§ WORKING DATA:
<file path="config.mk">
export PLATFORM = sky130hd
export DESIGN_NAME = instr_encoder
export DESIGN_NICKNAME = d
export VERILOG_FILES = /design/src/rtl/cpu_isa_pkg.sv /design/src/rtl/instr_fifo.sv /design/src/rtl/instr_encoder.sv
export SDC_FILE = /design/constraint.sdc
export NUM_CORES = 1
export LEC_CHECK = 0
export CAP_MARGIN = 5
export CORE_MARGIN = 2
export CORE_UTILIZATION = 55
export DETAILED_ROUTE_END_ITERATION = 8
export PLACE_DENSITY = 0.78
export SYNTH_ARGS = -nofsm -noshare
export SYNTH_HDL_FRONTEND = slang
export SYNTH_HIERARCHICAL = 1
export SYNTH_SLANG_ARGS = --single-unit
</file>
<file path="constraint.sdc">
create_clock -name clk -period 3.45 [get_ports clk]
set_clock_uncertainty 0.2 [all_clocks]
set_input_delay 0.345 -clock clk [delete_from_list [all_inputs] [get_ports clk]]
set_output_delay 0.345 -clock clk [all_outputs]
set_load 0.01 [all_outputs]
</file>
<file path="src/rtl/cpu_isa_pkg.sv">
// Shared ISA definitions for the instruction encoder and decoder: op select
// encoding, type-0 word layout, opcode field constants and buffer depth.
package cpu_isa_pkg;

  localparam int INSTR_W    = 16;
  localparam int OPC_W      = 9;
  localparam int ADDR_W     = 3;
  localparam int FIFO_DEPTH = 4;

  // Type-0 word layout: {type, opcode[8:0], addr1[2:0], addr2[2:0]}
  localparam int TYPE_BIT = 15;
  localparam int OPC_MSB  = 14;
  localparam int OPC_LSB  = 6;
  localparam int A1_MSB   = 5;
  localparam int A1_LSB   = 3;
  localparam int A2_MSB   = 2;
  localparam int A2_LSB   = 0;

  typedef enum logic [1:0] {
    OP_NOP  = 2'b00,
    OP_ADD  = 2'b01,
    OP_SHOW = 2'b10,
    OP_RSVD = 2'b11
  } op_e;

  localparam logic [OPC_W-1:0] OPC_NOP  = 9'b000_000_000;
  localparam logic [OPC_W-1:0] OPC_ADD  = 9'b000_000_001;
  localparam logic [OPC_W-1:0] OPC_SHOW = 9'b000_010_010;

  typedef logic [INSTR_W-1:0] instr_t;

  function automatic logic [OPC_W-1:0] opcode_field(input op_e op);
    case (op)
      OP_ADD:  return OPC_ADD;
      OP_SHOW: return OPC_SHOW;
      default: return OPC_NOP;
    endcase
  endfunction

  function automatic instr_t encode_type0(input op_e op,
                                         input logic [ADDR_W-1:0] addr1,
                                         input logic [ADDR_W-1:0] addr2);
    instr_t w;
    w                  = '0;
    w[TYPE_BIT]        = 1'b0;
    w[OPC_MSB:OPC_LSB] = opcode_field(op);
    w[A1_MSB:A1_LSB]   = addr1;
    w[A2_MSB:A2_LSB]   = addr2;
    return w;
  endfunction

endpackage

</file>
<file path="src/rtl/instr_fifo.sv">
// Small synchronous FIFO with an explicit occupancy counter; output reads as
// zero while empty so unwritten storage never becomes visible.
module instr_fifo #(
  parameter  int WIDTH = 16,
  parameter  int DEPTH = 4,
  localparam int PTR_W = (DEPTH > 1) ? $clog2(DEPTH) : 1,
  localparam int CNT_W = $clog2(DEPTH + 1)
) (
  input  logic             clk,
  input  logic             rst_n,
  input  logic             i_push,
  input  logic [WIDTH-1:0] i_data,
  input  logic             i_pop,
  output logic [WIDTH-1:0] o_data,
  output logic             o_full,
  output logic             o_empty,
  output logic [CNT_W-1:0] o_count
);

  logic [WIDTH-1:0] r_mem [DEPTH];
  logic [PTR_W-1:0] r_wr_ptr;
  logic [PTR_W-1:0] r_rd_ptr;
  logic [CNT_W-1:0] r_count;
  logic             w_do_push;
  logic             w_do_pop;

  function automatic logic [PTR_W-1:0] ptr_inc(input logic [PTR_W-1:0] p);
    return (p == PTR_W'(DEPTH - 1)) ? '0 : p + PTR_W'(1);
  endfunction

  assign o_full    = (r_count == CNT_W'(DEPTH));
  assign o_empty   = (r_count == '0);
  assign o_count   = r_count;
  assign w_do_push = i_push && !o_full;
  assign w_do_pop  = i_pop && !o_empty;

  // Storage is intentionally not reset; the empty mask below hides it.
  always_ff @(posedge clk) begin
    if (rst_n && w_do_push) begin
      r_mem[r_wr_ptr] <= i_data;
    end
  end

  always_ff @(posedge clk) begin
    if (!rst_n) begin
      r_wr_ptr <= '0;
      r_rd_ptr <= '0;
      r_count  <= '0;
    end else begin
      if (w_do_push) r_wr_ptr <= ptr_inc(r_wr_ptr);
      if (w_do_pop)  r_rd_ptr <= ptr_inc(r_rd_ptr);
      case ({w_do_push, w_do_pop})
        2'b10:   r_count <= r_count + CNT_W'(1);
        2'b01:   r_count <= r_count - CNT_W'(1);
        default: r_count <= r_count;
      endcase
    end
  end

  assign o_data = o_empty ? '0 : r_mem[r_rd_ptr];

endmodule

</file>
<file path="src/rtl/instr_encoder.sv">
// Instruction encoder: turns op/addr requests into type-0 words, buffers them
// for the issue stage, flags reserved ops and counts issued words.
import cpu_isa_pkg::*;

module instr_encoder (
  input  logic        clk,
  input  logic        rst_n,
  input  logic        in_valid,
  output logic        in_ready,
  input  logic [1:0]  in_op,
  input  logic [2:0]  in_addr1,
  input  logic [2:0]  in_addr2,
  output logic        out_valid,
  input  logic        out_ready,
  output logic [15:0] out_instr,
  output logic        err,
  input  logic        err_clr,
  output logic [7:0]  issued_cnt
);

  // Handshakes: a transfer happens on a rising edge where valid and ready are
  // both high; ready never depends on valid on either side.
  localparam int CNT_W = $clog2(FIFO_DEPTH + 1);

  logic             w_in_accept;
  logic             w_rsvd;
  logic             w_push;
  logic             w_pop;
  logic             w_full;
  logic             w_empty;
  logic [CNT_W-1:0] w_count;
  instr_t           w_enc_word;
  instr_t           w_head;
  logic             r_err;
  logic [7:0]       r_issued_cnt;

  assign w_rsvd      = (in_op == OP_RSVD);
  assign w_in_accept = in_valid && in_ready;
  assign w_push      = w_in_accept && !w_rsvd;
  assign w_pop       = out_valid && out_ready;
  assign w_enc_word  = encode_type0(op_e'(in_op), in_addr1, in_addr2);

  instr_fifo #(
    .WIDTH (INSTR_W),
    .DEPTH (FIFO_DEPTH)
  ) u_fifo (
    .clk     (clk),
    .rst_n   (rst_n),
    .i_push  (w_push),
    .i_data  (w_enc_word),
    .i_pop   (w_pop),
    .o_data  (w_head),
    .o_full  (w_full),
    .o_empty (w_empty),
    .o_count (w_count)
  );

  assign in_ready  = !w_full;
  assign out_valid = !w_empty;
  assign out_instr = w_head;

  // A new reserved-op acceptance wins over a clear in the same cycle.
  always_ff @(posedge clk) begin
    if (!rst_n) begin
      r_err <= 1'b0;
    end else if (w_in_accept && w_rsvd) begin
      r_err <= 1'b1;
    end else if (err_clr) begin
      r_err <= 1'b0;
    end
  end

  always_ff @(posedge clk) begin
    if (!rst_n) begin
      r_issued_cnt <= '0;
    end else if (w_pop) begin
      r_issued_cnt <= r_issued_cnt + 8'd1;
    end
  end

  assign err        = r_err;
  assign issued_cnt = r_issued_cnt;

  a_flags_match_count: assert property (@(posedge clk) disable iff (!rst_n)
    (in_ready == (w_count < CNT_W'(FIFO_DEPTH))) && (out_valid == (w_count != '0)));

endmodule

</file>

§ TASK TO CARRY OUT:
Return the listing above in full, character for character.

§ FINAL ANSWER:
<file path="config.mk">
export PLATFORM = sky130hd
export DESIGN_NAME = instr_encoder
export DESIGN_NICKNAME = d
export VERILOG_FILES = /design/src/rtl/cpu_isa_pkg.sv /design/src/rtl/instr_fifo.sv /design/src/rtl/instr_encoder.sv
export SDC_FILE = /design/constraint.sdc
export NUM_CORES = 1
export LEC_CHECK = 0
export CAP_MARGIN = 5
export CORE_MARGIN = 2
export CORE_UTILIZATION = 55
export DETAILED_ROUTE_END_ITERATION = 8
export PLACE_DENSITY = 0.78
export SYNTH_ARGS = -nofsm -noshare
export SYNTH_HDL_FRONTEND = slang
export SYNTH_HIERARCHICAL = 1
export SYNTH_SLANG_ARGS = --single-unit
</file>
<file path="constraint.sdc">
create_clock -name clk -period 3.45 [get_ports clk]
set_clock_uncertainty 0.2 [all_clocks]
set_input_delay 0.345 -clock clk [delete_from_list [all_inputs] [get_ports clk]]
set_output_delay 0.345 -clock clk [all_outputs]
set_load 0.01 [all_outputs]
</file>
<file path="src/rtl/cpu_isa_pkg.sv">
// Shared ISA definitions for the instruction encoder and decoder: op select
// encoding, type-0 word layout, opcode field constants and buffer depth.
package cpu_isa_pkg;

  localparam int INSTR_W    = 16;
  localparam int OPC_W      = 9;
  localparam int ADDR_W     = 3;
  localparam int FIFO_DEPTH = 4;

  // Type-0 word layout: {type, opcode[8:0], addr1[2:0], addr2[2:0]}
  localparam int TYPE_BIT = 15;
  localparam int OPC_MSB  = 14;
  localparam int OPC_LSB  = 6;
  localparam int A1_MSB   = 5;
  localparam int A1_LSB   = 3;
  localparam int A2_MSB   = 2;
  localparam int A2_LSB   = 0;

  typedef enum logic [1:0] {
    OP_NOP  = 2'b00,
    OP_ADD  = 2'b01,
    OP_SHOW = 2'b10,
    OP_RSVD = 2'b11
  } op_e;

  localparam logic [OPC_W-1:0] OPC_NOP  = 9'b000_000_000;
  localparam logic [OPC_W-1:0] OPC_ADD  = 9'b000_000_001;
  localparam logic [OPC_W-1:0] OPC_SHOW = 9'b000_010_010;

  typedef logic [INSTR_W-1:0] instr_t;

  function automatic logic [OPC_W-1:0] opcode_field(input op_e op);
    case (op)
      OP_ADD:  return OPC_ADD;
      OP_SHOW: return OPC_SHOW;
      default: return OPC_NOP;
    endcase
  endfunction

  function automatic instr_t encode_type0(input op_e op,
                                         input logic [ADDR_W-1:0] addr1,
                                         input logic [ADDR_W-1:0] addr2);
    instr_t w;
    w                  = '0;
    w[TYPE_BIT]        = 1'b0;
    w[OPC_MSB:OPC_LSB] = opcode_field(op);
    w[A1_MSB:A1_LSB]   = addr1;
    w[A2_MSB:A2_LSB]   = addr2;
    return w;
  endfunction

endpackage

</file>
<file path="src/rtl/instr_fifo.sv">
// Small synchronous FIFO with an explicit occupancy counter; output reads as
// zero while empty so unwritten storage never becomes visible.
module instr_fifo #(
  parameter  int WIDTH = 16,
  parameter  int DEPTH = 4,
  localparam int PTR_W = (DEPTH > 1) ? $clog2(DEPTH) : 1,
  localparam int CNT_W = $clog2(DEPTH + 1)
) (
  input  logic             clk,
  input  logic             rst_n,
  input  logic             i_push,
  input  logic [WIDTH-1:0] i_data,
  input  logic             i_pop,
  output logic [WIDTH-1:0] o_data,
  output logic             o_full,
  output logic             o_empty,
  output logic [CNT_W-1:0] o_count
);

  logic [WIDTH-1:0] r_mem [DEPTH];
  logic [PTR_W-1:0] r_wr_ptr;
  logic [PTR_W-1:0] r_rd_ptr;
  logic [CNT_W-1:0] r_count;
  logic             w_do_push;
  logic             w_do_pop;

  function automatic logic [PTR_W-1:0] ptr_inc(input logic [PTR_W-1:0] p);
    return (p == PTR_W'(DEPTH - 1)) ? '0 : p + PTR_W'(1);
  endfunction

  assign o_full    = (r_count == CNT_W'(DEPTH));
  assign o_empty   = (r_count == '0);
  assign o_count   = r_count;
  assign w_do_push = i_push && !o_full;
  assign w_do_pop  = i_pop && !o_empty;

  // Storage is intentionally not reset; the empty mask below hides it.
  always_ff @(posedge clk) begin
    if (rst_n && w_do_push) begin
      r_mem[r_wr_ptr] <= i_data;
    end
  end

  always_ff @(posedge clk) begin
    if (!rst_n) begin
      r_wr_ptr <= '0;
      r_rd_ptr <= '0;
      r_count  <= '0;
    end else begin
      if (w_do_push) r_wr_ptr <= ptr_inc(r_wr_ptr);
      if (w_do_pop)  r_rd_ptr <= ptr_inc(r_rd_ptr);
      case ({w_do_push, w_do_pop})
        2'b10:   r_count <= r_count + CNT_W'(1);
        2'b01:   r_count <= r_count - CNT_W'(1);
        default: r_count <= r_count;
      endcase
    end
  end

  assign o_data = o_empty ? '0 : r_mem[r_rd_ptr];

endmodule

</file>
<file path="src/rtl/instr_encoder.sv">
// Instruction encoder: turns op/addr requests into type-0 words, buffers them
// for the issue stage, flags reserved ops and counts issued words.
import cpu_isa_pkg::*;

module instr_encoder (
  input  logic        clk,
  input  logic        rst_n,
  input  logic        in_valid,
  output logic        in_ready,
  input  logic [1:0]  in_op,
  input  logic [2:0]  in_addr1,
  input  logic [2:0]  in_addr2,
  output logic        out_valid,
  input  logic        out_ready,
  output logic [15:0] out_instr,
  output logic        err,
  input  logic        err_clr,
  output logic [7:0]  issued_cnt
);

  // Handshakes: a transfer happens on a rising edge where valid and ready are
  // both high; ready never depends on valid on either side.
  localparam int CNT_W = $clog2(FIFO_DEPTH + 1);

  logic             w_in_accept;
  logic             w_rsvd;
  logic             w_push;
  logic             w_pop;
  logic             w_full;
  logic             w_empty;
  logic [CNT_W-1:0] w_count;
  instr_t           w_enc_word;
  instr_t           w_head;
  logic             r_err;
  logic [7:0]       r_issued_cnt;

  assign w_rsvd      = (in_op == OP_RSVD);
  assign w_in_accept = in_valid && in_ready;
  assign w_push      = w_in_accept && !w_rsvd;
  assign w_pop       = out_valid && out_ready;
  assign w_enc_word  = encode_type0(op_e'(in_op), in_addr1, in_addr2);

  instr_fifo #(
    .WIDTH (INSTR_W),
    .DEPTH (FIFO_DEPTH)
  ) u_fifo (
    .clk     (clk),
    .rst_n   (rst_n),
    .i_push  (w_push),
    .i_data  (w_enc_word),
    .i_pop   (w_pop),
    .o_data  (w_head),
    .o_full  (w_full),
    .o_empty (w_empty),
    .o_count (w_count)
  );

  assign in_ready  = !w_full;
  assign out_valid = !w_empty;
  assign out_instr = w_head;

  // A new reserved-op acceptance wins over a clear in the same cycle.
  always_ff @(posedge clk) begin
    if (!rst_n) begin
      r_err <= 1'b0;
    end else if (w_in_accept && w_rsvd) begin
      r_err <= 1'b1;
    end else if (err_clr) begin
      r_err <= 1'b0;
    end
  end

  always_ff @(posedge clk) begin
    if (!rst_n) begin
      r_issued_cnt <= '0;
    end else if (w_pop) begin
      r_issued_cnt <= r_issued_cnt + 8'd1;
    end
  end

  assign err        = r_err;
  assign issued_cnt = r_issued_cnt;

  a_flags_match_count: assert property (@(posedge clk) disable iff (!rst_n)
    (in_ready == (w_count < CNT_W'(FIFO_DEPTH))) && (out_valid == (w_count != '0)));

endmodule

</file>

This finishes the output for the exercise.